◆ Brief
Copy exactly, please, the lines of the data from its start through the line containing "Step 1 (the".

____

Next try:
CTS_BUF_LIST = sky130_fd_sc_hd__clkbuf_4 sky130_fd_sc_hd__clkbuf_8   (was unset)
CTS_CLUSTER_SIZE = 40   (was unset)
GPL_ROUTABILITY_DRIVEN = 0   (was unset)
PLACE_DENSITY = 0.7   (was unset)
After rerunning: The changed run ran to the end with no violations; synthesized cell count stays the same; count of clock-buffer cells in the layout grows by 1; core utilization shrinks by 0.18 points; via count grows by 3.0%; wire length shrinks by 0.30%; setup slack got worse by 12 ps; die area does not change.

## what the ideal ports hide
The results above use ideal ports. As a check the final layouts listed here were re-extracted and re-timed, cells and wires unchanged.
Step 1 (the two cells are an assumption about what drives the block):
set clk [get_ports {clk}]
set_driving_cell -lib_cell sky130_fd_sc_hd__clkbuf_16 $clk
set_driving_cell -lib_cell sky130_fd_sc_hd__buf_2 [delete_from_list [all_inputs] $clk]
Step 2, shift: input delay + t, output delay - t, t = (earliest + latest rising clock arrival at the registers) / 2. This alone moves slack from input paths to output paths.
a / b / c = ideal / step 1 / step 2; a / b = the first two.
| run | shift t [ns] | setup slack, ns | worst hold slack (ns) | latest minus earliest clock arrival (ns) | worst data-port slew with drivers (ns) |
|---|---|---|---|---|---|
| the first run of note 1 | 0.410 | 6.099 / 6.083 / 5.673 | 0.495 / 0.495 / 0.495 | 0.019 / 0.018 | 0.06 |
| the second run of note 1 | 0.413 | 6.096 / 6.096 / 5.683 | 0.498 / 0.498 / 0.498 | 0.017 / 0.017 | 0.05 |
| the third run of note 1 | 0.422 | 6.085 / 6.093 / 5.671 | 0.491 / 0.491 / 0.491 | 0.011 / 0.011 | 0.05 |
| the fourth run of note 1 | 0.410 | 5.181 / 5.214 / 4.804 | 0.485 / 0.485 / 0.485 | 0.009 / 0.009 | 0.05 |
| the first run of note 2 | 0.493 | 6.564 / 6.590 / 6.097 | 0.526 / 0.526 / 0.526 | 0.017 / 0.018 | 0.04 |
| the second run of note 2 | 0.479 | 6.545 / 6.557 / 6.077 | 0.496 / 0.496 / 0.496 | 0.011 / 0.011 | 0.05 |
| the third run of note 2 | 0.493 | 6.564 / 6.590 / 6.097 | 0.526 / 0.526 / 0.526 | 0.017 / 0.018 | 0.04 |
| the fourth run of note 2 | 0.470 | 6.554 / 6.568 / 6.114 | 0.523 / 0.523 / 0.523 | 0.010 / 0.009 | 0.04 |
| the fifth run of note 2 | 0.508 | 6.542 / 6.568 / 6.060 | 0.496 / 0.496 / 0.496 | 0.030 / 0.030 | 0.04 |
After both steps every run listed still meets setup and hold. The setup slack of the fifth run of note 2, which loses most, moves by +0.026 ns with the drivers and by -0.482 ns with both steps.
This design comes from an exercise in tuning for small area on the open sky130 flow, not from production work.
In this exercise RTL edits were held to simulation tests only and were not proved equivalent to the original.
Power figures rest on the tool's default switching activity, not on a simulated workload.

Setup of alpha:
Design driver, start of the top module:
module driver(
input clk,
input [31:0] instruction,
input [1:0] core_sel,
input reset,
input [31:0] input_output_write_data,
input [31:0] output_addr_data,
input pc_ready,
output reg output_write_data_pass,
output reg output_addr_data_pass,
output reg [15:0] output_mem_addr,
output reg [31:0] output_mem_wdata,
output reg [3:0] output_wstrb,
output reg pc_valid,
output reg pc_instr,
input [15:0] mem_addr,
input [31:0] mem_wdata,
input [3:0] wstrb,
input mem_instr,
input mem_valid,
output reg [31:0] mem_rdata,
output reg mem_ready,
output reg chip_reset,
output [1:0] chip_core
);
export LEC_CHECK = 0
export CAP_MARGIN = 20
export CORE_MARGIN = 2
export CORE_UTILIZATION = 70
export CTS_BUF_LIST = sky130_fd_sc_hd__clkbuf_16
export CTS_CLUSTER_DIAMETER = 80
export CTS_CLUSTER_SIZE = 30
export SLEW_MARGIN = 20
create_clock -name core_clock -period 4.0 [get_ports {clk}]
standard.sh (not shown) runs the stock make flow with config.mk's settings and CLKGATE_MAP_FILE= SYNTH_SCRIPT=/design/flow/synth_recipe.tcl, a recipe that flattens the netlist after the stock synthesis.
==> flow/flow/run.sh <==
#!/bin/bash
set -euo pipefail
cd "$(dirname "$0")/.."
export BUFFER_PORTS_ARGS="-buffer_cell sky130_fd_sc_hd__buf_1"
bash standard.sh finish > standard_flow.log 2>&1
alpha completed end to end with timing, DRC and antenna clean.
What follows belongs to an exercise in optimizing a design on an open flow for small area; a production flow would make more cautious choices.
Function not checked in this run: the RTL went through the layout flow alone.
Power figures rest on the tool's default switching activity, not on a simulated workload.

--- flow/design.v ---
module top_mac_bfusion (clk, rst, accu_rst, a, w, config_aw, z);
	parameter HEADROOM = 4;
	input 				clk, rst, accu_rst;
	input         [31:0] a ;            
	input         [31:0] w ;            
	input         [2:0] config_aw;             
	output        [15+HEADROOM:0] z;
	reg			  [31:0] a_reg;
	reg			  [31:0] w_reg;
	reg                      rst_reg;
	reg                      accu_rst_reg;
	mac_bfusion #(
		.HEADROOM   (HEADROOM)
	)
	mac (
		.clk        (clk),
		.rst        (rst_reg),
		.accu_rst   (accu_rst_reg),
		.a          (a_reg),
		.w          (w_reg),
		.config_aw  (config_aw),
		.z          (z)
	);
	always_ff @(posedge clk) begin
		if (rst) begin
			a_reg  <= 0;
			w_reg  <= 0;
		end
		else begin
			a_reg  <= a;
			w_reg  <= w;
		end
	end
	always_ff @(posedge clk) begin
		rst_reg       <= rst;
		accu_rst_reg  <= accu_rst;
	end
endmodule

____

◆ Task solution
Next try:
CTS_BUF_LIST = sky130_fd_sc_hd__clkbuf_4 sky130_fd_sc_hd__clkbuf_8   (was unset)
CTS_CLUSTER_SIZE = 40   (was unset)
GPL_ROUTABILITY_DRIVEN = 0   (was unset)
PLACE_DENSITY = 0.7   (was unset)
After rerunning: The changed run ran to the end with no violations; synthesized cell count stays the same; count of clock-buffer cells in the layout grows by 1; core utilization shrinks by 0.18 points; via count grows by 3.0%; wire length shrinks by 0.30%; setup slack got worse by 12 ps; die area does not change.

## what the ideal ports hide
The results above use ideal ports. As a check the final layouts listed here were re-extracted and re-timed, cells and wires unchanged.
Step 1 (the two cells are an assumption about what drives the block):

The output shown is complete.